[Collected data]
--

`src/rtl/irq_pend_pkg.sv`:
```
package irq_pend_pkg;
  localparam int unsigned IRQ_LVLS    = 7;
  localparam int unsigned IRQ_LVL_W   = $clog2(IRQ_LVLS + 1);
  localparam int unsigned IRQ_SYNC_ST = 2;
endpackage

```
`src/rtl/irq_pend_sync.sv`:
```
module irq_pend_sync #(
  parameter int unsigned WIDTH  = 7,
  parameter int unsigned STAGES = 2
) (
  input  logic             clk,
  input  logic             rst_n,
  input  logic [WIDTH-1:0] d_n,
  output logic [WIDTH-1:0] q_n
);
  logic [WIDTH-1:0] stg_q [STAGES];

  for (genvar s = 0; s < STAGES; s++) begin : g_stage
    logic [WIDTH-1:0] stg_d;
    if (s == 0) begin : g_first
      assign stg_d = d_n;
    end else begin : g_next
      assign stg_d = stg_q[s-1];
    end
    always_ff @(posedge clk or negedge rst_n) begin
      if (!rst_n) stg_q[s] <= '1;
      else        stg_q[s] <= stg_d;
    end
  end

  assign q_n = stg_q[STAGES-1];
endmodule

```
`src/rtl/irq_pend_enc.sv`:
```
module irq_pend_enc #(
  parameter int unsigned LVLS  = 7,
  parameter int unsigned LVL_W = $clog2(LVLS + 1)
) (
  input  logic [LVLS-1:0]  req_n,
  output logic [LVL_W-1:0] lvl
);
  always_comb begin
    lvl = '0;
    for (int k = 0; k < LVLS; k++) begin
      if (!req_n[k]) lvl = LVL_W'(k + 1);
    end
  end
endmodule

```
`src/rtl/irq_pend_ctl.sv`:
```
module irq_pend_ctl #(
  parameter int unsigned LVLS  = 7,
  parameter int unsigned LVL_W = $clog2(LVLS + 1)
) (
  input  logic             clk,
  input  logic             rst_n,
  input  logic [LVL_W-1:0] lvl_i,
  input  logic [LVL_W-1:0] mask_i,
  input  logic             ack_i,
  output logic             pend_o,
  output logic [LVL_W-1:0] pend_lvl_o
);
  localparam logic [LVL_W-1:0] TopLvl = LVL_W'(LVLS);

  logic             pend_q, pend_d;
  logic [LVL_W-1:0] lvl_q, lvl_d;
  logic             lvl_en;
  logic             armed_q, armed_d;
  logic [LVL_W-1:0] mprev_q;

  logic is_top, mask_drop, top_hit, low_hit, take;

  always_comb begin
    is_top    = (lvl_i == TopLvl);
    mask_drop = (mprev_q == TopLvl) && (mask_i != TopLvl);
    top_hit   = is_top && armed_q;
    low_hit   = !is_top && (lvl_i != '0) && (lvl_i > mask_i);
    take      = !pend_q && (top_hit || low_hit);

    pend_d = pend_q;
    lvl_d  = lvl_q;
    lvl_en = 1'b0;
    if (pend_q && ack_i) begin
      pend_d = 1'b0;
      lvl_d  = '0;
      lvl_en = 1'b1;
    end else if (take) begin
      pend_d = 1'b1;
      lvl_d  = lvl_i;
      lvl_en = 1'b1;
    end

    armed_d = armed_q;
    if (take && is_top)            armed_d = 1'b0;
    else if (!is_top || mask_drop) armed_d = 1'b1;
  end

  always_ff @(posedge clk or negedge rst_n) begin
    if (!rst_n) begin
      pend_q  <= 1'b0;
      armed_q <= 1'b1;
      mprev_q <= '0;
    end else begin
      pend_q  <= pend_d;
      armed_q <= armed_d;
      mprev_q <= mask_i;
    end
  end

  always_ff @(posedge clk or negedge rst_n) begin
    if (!rst_n)      lvl_q <= '0;
    else if (lvl_en) lvl_q <= lvl_d;
  end

  assign pend_o     = pend_q;
  assign pend_lvl_o = lvl_q;
endmodule

```
`src/rtl/irq_pend_det.sv`:
```
module irq_pend_det
  import irq_pend_pkg::*;
#(
  parameter int unsigned LVLS   = IRQ_LVLS,
  parameter int unsigned STAGES = IRQ_SYNC_ST,
  localparam int unsigned LVL_W = $clog2(LVLS + 1)
) (
  input  logic             clk,
  input  logic             rst_n,
  input  logic [LVLS-1:0]  irq_n_i,
  input  logic [LVL_W-1:0] mask_i,
  input  logic             ack_i,
  output logic             pend_o,
  output logic [LVL_W-1:0] pend_lvl_o
);
  logic [LVLS-1:0]  req_sync_n;
  logic [LVL_W-1:0] cur_lvl;

  irq_pend_sync #(.WIDTH(LVLS), .STAGES(STAGES)) sync_i (
    .clk   (clk),
    .rst_n (rst_n),
    .d_n   (irq_n_i),
    .q_n   (req_sync_n)
  );

  irq_pend_enc #(.LVLS(LVLS), .LVL_W(LVL_W)) enc_i (
    .req_n (req_sync_n),
    .lvl   (cur_lvl)
  );

  irq_pend_ctl #(.LVLS(LVLS), .LVL_W(LVL_W)) ctl_i (
    .clk        (clk),
    .rst_n      (rst_n),
    .lvl_i      (cur_lvl),
    .mask_i     (mask_i),
    .ack_i      (ack_i),
    .pend_o     (pend_o),
    .pend_lvl_o (pend_lvl_o)
  );
endmodule

```
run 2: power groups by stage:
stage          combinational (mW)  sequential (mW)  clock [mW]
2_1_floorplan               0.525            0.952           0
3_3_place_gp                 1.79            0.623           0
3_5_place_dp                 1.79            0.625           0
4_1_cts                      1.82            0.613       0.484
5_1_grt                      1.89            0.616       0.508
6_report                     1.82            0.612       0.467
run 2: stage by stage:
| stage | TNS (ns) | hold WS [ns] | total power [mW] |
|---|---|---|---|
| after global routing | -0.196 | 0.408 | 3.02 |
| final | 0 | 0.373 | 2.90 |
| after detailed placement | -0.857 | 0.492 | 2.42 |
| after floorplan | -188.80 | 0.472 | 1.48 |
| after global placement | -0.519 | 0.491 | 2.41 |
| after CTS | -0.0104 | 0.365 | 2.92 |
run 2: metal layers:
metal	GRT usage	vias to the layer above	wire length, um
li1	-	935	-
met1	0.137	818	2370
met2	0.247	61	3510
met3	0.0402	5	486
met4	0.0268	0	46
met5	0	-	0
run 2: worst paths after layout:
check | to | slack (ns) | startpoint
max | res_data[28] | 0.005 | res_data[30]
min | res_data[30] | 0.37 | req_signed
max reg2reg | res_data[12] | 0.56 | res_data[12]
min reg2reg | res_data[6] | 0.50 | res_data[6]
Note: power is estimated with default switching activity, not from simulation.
$ cat src/rtl/nor_seq_pkg.sv
package nor_seq_pkg;

    typedef enum logic [2:0] {
        OP_IDENT   = 3'd0,
        OP_RDMODE  = 3'd1,
        OP_PROG    = 3'd2,
        OP_SERASE  = 3'd3,
        OP_CERASE  = 3'd4,
        OP_CFI     = 3'd5,
        OP_BUFPROG = 3'd6,
        OP_RSVD    = 3'd7
    } nor_op_e;

    typedef enum logic [1:0] {
        STAT_IDLE = 2'd0,
        STAT_BUSY = 2'd1,
        STAT_PROT = 2'd2
    } nor_stat_e;

    typedef enum logic [1:0] {
        S_IDLE = 2'd0,
        S_STB  = 2'd1,
        S_GAP  = 2'd2
    } seq_state_e;

    // where a step takes its address from
    typedef enum logic [1:0] {
        A_CMD      = 2'd0,
        A_TGT      = 2'd1,
        A_BUF_I    = 2'd2,
        A_BUF_LAST = 2'd3
    } addr_sel_e;

    // where a step takes its write data from
    typedef enum logic [1:0] {
        D_CMD   = 2'd0,
        D_WDATA = 2'd1,
        D_CNT   = 2'd2,
        D_BUF   = 2'd3
    } data_sel_e;

    typedef struct packed {
        logic        rd;
        logic        pull;
        addr_sel_e   asel;
        data_sel_e   dsel;
        logic [11:0] word;
        logic [7:0]  cmd;
    } step_desc_t;

    localparam logic [11:0] WA_MAIN = 12'h555;
    localparam logic [11:0] WA_ALT  = 12'h2AA;
    localparam logic [11:0] WA_QRY  = 12'h055;

    localparam logic [7:0] C_KEY1   = 8'hAA;
    localparam logic [7:0] C_KEY2   = 8'h55;
    localparam logic [7:0] C_IDENT  = 8'h90;
    localparam logic [7:0] C_RDMODE = 8'hF0;
    localparam logic [7:0] C_PROG   = 8'hA0;
    localparam logic [7:0] C_ERSET  = 8'h80;
    localparam logic [7:0] C_SECT   = 8'h30;
    localparam logic [7:0] C_CHIP   = 8'h10;
    localparam logic [7:0] C_QRY    = 8'h98;
    localparam logic [7:0] C_BLOAD  = 8'h25;
    localparam logic [7:0] C_BCONF  = 8'h29;

    function automatic step_desc_t cmd_step(logic [11:0] w, logic [7:0] c);
        step_desc_t s;
        s = '{rd: 1'b0, pull: 1'b0, asel: A_CMD, dsel: D_CMD, word: w, cmd: c};
        return s;
    endfunction

    function automatic step_desc_t rd_step(logic [11:0] w);
        step_desc_t s;
        s = '{rd: 1'b1, pull: 1'b0, asel: A_CMD, dsel: D_CMD, word: w, cmd: 8'h00};
        return s;
    endfunction

    function automatic step_desc_t tgt_step(data_sel_e d, logic [7:0] c);
        step_desc_t s;
        s = '{rd: 1'b0, pull: 1'b0, asel: A_TGT, dsel: d, word: 12'h000, cmd: c};
        return s;
    endfunction

    function automatic step_desc_t key_step(logic second);
        return second ? cmd_step(WA_ALT, C_KEY2) : cmd_step(WA_MAIN, C_KEY1);
    endfunction

    function automatic logic [11:0] ident_word(logic [1:0] i);
        case (i)
            2'd0:    return 12'h000;
            2'd1:    return 12'h001;
            2'd2:    return 12'h00E;
            default: return 12'h00F;
        endcase
    endfunction

    function automatic logic is_modifying(nor_op_e op);
        return (op == OP_PROG) || (op == OP_SERASE) ||
               (op == OP_CERASE) || (op == OP_BUFPROG);
    endfunction

    function automatic logic [15:0] script_len(nor_op_e op, logic [15:0] cnt);
        case (op)
            OP_IDENT:   return 16'd7;
            OP_RDMODE:  return 16'd1;
            OP_PROG:    return 16'd4;
            OP_SERASE:  return 16'd6;
            OP_CERASE:  return 16'd6;
            OP_CFI:     return 16'd5;
            OP_BUFPROG: return cnt + 16'd5;
            default:    return 16'd0;
        endcase
    endfunction

    function automatic step_desc_t script_step(nor_op_e op, logic [15:0] k, logic [15:0] cnt);
        step_desc_t s;
        logic [15:0] j;
        s = cmd_step(12'h000, 8'h00);
        j = k - 16'd1;
        case (op)
            OP_IDENT: begin
                if (k < 16'd2)       s = key_step(k[0]);
                else if (k == 16'd2) s = cmd_step(WA_MAIN, C_IDENT);
                else                 s = rd_step(ident_word(2'(k - 16'd3)));
            end
            OP_RDMODE: s = cmd_step(12'h000, C_RDMODE);
            OP_PROG: begin
                if (k < 16'd2)       s = key_step(k[0]);
                else if (k == 16'd2) s = cmd_step(WA_MAIN, C_PROG);
                else                 s = tgt_step(D_WDATA, 8'h00);
            end
            OP_SERASE, OP_CERASE: begin
                if (k < 16'd2)       s = key_step(k[0]);
                else if (k == 16'd2) s = cmd_step(WA_MAIN, C_ERSET);
                else if (k < 16'd5)  s = key_step(k == 16'd4);
                else if (op == OP_SERASE) s = tgt_step(D_CMD, C_SECT);
                else                 s = cmd_step(WA_MAIN, C_CHIP);
            end
            OP_CFI: begin
                if (k == 16'd0) s = cmd_step(WA_QRY, C_QRY);
                else            s = rd_step(12'h010 + 12'(j));
            end
            OP_BUFPROG: begin
                if (k < 16'd2)       s = key_step(k[0]);
                else if (k == 16'd2) s = tgt_step(D_CMD, C_BLOAD);
                else if (k == 16'd3) s = tgt_step(D_CNT, 8'h00);
                else if (k < cnt + 16'd4) begin
                    s = tgt_step(D_BUF, 8'h00);
                    s.asel = A_BUF_I;
                    s.pull = 1'b1;
                end else begin
                    s = tgt_step(D_CMD, C_BCONF);
                    s.asel = A_BUF_LAST;
                end
            end
            default: s = cmd_step(12'h000, 8'h00);
        endcase
        return s;
    endfunction

endpackage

--

Exercise details
Search the records for the string "metal" and return every line in which it occurs.

Finished task
run 2: metal layers:
metal	GRT usage	vias to the layer above	wire length, um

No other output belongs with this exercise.